[[ Given information open ]]

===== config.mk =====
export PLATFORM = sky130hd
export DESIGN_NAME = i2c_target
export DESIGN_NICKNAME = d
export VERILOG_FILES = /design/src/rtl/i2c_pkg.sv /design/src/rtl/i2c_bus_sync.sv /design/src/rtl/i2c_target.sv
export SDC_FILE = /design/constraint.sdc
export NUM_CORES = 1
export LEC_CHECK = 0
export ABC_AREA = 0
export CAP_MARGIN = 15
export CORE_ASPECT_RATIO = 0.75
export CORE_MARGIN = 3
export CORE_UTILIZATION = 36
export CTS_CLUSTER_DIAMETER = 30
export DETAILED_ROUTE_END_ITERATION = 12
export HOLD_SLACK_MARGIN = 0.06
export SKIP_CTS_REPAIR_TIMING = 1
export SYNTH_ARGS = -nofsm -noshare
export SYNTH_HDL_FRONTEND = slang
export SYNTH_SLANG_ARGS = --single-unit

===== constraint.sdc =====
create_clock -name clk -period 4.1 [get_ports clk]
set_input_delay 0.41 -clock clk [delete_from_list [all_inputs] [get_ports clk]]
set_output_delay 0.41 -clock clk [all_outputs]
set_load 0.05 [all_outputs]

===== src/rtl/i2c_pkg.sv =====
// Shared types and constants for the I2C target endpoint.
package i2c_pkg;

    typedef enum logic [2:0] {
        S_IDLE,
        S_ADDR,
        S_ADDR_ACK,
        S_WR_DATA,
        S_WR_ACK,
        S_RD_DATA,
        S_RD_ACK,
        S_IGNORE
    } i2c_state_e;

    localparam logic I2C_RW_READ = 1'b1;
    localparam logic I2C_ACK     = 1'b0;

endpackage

[[ Given information closed ]]
[[ Given information open ]]

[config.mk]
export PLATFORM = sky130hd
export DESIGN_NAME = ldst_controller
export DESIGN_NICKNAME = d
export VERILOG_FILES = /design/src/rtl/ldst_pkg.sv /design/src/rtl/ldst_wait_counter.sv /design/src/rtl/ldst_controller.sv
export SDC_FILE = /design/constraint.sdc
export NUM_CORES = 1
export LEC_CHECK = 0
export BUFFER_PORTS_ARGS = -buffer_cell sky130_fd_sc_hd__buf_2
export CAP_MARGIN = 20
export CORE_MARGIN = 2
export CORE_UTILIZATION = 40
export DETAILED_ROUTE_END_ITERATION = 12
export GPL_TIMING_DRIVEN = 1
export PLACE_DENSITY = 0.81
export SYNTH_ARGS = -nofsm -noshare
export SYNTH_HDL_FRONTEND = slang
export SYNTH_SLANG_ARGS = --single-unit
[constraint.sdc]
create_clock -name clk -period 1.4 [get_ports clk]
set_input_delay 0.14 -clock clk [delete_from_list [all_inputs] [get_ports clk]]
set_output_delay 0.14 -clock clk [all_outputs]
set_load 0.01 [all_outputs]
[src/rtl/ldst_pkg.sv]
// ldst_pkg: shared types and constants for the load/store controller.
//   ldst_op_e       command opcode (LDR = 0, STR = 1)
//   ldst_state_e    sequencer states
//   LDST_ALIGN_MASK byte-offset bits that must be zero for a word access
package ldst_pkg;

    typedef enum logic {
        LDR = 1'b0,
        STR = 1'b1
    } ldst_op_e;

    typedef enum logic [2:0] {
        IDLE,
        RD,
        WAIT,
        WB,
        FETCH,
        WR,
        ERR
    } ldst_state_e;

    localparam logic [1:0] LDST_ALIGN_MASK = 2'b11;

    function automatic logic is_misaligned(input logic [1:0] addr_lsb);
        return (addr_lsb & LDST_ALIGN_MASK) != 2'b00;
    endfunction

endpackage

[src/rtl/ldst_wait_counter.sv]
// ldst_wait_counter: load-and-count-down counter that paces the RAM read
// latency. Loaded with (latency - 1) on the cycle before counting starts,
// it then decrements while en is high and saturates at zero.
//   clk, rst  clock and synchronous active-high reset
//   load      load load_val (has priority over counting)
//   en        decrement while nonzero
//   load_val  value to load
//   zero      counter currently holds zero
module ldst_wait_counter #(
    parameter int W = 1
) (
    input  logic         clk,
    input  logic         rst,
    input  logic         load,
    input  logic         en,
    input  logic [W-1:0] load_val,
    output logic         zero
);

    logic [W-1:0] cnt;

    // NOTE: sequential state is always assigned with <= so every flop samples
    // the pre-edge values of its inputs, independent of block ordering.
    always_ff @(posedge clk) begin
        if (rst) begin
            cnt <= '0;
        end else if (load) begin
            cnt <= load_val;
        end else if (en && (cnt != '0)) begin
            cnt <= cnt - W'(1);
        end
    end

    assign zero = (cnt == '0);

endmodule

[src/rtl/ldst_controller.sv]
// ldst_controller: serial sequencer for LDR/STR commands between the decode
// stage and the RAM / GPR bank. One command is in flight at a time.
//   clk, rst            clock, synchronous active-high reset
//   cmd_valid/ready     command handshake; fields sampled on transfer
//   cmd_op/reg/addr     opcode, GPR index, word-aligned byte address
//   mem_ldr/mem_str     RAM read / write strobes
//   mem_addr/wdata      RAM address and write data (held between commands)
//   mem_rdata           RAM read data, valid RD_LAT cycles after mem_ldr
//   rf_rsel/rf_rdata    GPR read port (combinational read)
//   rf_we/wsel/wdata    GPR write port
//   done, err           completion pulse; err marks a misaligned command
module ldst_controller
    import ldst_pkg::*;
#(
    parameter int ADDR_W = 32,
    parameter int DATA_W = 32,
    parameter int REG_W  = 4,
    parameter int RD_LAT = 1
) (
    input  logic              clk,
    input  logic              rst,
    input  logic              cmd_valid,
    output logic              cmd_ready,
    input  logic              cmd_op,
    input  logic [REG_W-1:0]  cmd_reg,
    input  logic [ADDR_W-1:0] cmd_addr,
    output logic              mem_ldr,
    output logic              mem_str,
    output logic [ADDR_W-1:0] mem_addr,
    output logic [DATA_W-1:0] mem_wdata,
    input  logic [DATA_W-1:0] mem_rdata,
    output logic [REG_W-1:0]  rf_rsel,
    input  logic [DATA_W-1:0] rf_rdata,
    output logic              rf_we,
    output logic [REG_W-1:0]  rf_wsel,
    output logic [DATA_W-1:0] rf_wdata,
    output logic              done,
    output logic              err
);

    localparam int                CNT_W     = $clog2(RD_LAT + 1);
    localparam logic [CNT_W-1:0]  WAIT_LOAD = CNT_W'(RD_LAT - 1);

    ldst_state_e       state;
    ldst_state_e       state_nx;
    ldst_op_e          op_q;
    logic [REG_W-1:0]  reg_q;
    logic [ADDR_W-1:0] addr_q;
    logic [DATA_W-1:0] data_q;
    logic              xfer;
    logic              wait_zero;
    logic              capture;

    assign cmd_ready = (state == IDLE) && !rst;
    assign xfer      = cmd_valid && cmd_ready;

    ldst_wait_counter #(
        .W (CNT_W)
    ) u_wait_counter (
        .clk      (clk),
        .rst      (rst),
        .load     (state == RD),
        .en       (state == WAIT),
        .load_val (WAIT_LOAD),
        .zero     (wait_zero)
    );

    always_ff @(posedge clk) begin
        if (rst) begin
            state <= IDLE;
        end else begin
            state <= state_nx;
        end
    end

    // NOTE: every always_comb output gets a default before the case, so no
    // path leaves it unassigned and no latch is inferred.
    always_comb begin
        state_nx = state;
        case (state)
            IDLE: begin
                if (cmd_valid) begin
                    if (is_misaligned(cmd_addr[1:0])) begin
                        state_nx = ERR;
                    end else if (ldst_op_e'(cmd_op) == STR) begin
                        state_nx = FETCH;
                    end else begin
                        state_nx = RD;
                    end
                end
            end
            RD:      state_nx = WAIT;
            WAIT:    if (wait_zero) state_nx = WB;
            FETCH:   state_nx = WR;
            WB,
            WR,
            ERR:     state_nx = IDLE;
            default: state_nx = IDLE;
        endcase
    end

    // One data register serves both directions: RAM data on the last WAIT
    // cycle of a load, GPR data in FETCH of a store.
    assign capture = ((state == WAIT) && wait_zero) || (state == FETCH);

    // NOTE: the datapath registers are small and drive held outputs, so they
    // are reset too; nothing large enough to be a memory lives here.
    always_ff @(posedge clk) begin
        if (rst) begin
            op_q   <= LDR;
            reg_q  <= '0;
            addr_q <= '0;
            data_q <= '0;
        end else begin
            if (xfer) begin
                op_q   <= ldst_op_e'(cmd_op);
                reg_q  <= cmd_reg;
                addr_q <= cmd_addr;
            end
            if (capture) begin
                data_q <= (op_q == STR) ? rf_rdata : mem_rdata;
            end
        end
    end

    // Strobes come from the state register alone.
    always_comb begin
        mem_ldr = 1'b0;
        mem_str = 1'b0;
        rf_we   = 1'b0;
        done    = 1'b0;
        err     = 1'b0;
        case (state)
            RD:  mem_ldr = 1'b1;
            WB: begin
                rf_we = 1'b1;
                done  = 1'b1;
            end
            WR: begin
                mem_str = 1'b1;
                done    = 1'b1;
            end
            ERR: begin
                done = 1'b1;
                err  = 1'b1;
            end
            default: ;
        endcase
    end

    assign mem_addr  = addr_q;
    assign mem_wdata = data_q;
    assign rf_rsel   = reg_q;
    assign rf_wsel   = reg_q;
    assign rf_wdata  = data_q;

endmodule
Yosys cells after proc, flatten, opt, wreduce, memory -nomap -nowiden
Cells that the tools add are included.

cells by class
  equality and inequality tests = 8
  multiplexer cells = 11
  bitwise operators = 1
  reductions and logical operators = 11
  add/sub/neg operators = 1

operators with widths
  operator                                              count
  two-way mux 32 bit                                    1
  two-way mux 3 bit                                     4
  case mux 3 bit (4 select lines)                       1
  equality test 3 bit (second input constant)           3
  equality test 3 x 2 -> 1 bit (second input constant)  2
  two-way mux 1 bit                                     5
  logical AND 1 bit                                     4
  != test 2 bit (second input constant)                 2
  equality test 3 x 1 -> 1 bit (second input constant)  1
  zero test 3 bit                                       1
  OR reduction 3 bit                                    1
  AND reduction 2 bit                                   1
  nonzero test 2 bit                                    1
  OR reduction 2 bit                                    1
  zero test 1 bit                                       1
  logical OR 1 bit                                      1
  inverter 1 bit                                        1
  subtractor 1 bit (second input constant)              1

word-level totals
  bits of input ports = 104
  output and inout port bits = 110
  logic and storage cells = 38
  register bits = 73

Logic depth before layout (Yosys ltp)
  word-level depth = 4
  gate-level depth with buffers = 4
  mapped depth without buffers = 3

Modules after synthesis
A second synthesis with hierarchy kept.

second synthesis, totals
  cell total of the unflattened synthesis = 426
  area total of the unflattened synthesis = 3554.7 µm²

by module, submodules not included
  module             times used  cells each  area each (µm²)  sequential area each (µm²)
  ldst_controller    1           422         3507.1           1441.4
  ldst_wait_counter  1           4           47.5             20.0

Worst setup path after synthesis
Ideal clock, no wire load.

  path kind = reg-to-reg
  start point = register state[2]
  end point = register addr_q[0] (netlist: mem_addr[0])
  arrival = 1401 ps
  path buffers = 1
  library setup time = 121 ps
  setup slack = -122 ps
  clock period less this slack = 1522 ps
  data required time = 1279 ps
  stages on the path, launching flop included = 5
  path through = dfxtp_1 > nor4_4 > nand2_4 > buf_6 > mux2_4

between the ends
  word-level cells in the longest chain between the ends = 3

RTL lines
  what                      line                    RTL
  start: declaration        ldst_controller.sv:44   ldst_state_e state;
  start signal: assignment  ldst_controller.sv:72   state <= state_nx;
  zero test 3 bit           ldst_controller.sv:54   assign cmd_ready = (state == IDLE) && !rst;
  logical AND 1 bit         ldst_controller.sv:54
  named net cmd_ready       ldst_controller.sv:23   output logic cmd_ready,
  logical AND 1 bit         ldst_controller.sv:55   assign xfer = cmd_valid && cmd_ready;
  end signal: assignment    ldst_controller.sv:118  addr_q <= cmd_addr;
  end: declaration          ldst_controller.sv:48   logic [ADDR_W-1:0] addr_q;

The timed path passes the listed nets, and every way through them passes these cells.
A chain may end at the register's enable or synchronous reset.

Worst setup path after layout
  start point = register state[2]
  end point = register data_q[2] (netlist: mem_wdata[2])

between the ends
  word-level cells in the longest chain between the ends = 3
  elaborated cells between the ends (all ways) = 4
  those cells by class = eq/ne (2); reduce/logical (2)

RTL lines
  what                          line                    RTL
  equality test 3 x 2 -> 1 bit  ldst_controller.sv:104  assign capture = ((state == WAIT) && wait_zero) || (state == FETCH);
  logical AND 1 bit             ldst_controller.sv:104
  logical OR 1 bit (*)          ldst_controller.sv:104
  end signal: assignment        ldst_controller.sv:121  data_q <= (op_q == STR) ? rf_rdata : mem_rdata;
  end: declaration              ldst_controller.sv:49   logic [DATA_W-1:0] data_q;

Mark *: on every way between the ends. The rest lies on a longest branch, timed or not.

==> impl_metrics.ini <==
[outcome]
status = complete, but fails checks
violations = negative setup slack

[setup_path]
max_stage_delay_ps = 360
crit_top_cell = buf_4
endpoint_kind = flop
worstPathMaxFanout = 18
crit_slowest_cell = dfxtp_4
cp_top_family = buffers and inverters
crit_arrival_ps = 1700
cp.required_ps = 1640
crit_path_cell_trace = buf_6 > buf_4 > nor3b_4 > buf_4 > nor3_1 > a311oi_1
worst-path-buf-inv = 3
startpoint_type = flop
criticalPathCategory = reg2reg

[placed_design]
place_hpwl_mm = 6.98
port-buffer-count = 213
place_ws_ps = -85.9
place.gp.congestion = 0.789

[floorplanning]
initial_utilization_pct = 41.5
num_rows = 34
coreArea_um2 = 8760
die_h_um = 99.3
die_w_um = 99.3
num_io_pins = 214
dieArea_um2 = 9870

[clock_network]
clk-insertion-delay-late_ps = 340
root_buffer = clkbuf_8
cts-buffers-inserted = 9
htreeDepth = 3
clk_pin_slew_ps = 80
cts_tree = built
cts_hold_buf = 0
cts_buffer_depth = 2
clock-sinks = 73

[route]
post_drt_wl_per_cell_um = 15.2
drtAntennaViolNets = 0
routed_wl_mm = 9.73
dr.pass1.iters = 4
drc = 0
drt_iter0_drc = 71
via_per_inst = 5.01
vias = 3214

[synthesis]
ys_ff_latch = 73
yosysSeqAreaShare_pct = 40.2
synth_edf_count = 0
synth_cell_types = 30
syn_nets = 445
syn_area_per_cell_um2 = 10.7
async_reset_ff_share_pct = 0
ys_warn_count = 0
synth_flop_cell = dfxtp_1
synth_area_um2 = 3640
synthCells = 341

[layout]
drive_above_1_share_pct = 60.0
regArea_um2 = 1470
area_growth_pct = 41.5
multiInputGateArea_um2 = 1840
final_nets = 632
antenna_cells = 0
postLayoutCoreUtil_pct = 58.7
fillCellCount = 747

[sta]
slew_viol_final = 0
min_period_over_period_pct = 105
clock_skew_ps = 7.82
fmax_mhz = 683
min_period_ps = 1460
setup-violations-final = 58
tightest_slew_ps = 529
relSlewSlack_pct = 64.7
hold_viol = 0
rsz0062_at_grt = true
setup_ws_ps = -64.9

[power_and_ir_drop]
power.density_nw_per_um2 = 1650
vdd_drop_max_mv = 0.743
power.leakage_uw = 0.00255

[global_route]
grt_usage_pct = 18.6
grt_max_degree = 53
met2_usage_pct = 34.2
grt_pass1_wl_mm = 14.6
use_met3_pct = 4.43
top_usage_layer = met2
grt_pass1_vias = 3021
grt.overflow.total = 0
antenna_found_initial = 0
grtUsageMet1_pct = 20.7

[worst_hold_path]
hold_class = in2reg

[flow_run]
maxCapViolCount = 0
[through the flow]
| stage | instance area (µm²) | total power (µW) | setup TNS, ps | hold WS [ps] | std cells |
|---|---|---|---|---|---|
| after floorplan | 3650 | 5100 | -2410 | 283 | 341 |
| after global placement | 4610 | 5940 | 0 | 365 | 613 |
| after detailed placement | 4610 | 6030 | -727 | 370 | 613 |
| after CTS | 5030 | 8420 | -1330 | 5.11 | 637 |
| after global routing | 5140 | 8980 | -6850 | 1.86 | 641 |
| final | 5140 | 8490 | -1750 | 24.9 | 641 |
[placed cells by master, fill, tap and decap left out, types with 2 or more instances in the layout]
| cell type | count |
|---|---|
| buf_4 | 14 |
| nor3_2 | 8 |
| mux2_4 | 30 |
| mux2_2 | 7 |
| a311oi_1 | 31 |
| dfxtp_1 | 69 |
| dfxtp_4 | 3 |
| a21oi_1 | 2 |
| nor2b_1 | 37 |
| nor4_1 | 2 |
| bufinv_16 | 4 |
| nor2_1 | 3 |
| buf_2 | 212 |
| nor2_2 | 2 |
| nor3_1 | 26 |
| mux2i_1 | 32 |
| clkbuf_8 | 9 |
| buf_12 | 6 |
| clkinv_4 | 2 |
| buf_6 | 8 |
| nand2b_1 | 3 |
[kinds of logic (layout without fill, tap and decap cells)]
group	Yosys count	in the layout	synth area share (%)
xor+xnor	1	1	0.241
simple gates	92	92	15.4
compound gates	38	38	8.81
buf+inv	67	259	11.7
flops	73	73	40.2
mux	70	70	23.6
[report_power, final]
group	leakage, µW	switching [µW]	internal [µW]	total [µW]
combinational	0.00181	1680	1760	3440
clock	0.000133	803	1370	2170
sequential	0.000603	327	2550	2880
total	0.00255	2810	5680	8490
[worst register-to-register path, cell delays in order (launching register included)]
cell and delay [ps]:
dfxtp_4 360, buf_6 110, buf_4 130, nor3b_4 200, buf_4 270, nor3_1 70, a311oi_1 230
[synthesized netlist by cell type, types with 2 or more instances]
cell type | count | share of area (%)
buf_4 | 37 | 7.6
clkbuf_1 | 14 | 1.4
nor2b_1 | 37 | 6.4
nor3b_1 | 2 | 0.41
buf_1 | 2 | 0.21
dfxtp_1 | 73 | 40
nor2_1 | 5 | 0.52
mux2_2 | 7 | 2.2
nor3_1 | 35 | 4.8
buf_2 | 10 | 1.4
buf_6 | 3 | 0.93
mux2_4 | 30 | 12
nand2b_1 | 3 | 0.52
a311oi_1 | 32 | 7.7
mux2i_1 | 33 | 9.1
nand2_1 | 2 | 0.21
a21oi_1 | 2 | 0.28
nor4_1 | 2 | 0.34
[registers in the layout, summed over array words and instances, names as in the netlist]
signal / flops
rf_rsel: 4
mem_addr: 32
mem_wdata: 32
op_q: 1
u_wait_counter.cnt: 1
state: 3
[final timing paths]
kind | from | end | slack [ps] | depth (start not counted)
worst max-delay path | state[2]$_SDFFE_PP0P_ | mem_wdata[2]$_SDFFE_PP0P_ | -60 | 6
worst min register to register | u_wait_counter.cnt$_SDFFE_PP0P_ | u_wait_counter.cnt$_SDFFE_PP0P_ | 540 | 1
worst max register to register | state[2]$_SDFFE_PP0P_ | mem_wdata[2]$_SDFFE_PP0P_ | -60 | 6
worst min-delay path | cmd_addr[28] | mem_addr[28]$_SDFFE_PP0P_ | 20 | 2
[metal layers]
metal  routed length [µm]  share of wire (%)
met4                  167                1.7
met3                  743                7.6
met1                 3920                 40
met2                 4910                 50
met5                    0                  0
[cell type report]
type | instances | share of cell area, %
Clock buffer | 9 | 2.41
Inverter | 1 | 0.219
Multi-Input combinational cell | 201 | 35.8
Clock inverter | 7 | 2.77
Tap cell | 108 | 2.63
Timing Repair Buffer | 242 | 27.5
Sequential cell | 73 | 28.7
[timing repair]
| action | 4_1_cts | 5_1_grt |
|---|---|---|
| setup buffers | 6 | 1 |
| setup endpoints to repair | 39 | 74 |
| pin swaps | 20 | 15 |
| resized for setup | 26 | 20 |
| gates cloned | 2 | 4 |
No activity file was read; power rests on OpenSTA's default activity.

[[ Given information closed ]]

* **Exercise description**:
Determine the number of lines in the entries that hold "localparam". Reply with that number only.

* **Response to this task**:
5